Activity
When the line with "multi-input combinational | 15 | 239 | 0.480" is reached, include it and stop; before that, copy each line of the listing exactly from the first.

-=-=-

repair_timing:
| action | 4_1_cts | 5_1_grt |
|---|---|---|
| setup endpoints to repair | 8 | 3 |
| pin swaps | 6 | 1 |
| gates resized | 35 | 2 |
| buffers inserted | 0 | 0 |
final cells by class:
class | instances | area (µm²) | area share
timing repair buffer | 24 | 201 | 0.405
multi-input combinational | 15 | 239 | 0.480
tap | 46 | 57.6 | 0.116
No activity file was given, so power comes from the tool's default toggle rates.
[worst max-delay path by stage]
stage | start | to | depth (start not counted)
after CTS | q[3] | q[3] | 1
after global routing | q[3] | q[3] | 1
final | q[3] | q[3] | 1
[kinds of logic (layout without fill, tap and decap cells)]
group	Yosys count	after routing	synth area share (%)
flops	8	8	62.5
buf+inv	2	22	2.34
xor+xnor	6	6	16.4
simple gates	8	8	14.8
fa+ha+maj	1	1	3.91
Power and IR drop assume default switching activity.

-=-=-

Your response
repair_timing:
| action | 4_1_cts | 5_1_grt |
|---|---|---|
| setup endpoints to repair | 8 | 3 |
| pin swaps | 6 | 1 |
| gates resized | 35 | 2 |
| buffers inserted | 0 | 0 |
final cells by class:
class | instances | area (µm²) | area share
timing repair buffer | 24 | 201 | 0.405
multi-input combinational | 15 | 239 | 0.480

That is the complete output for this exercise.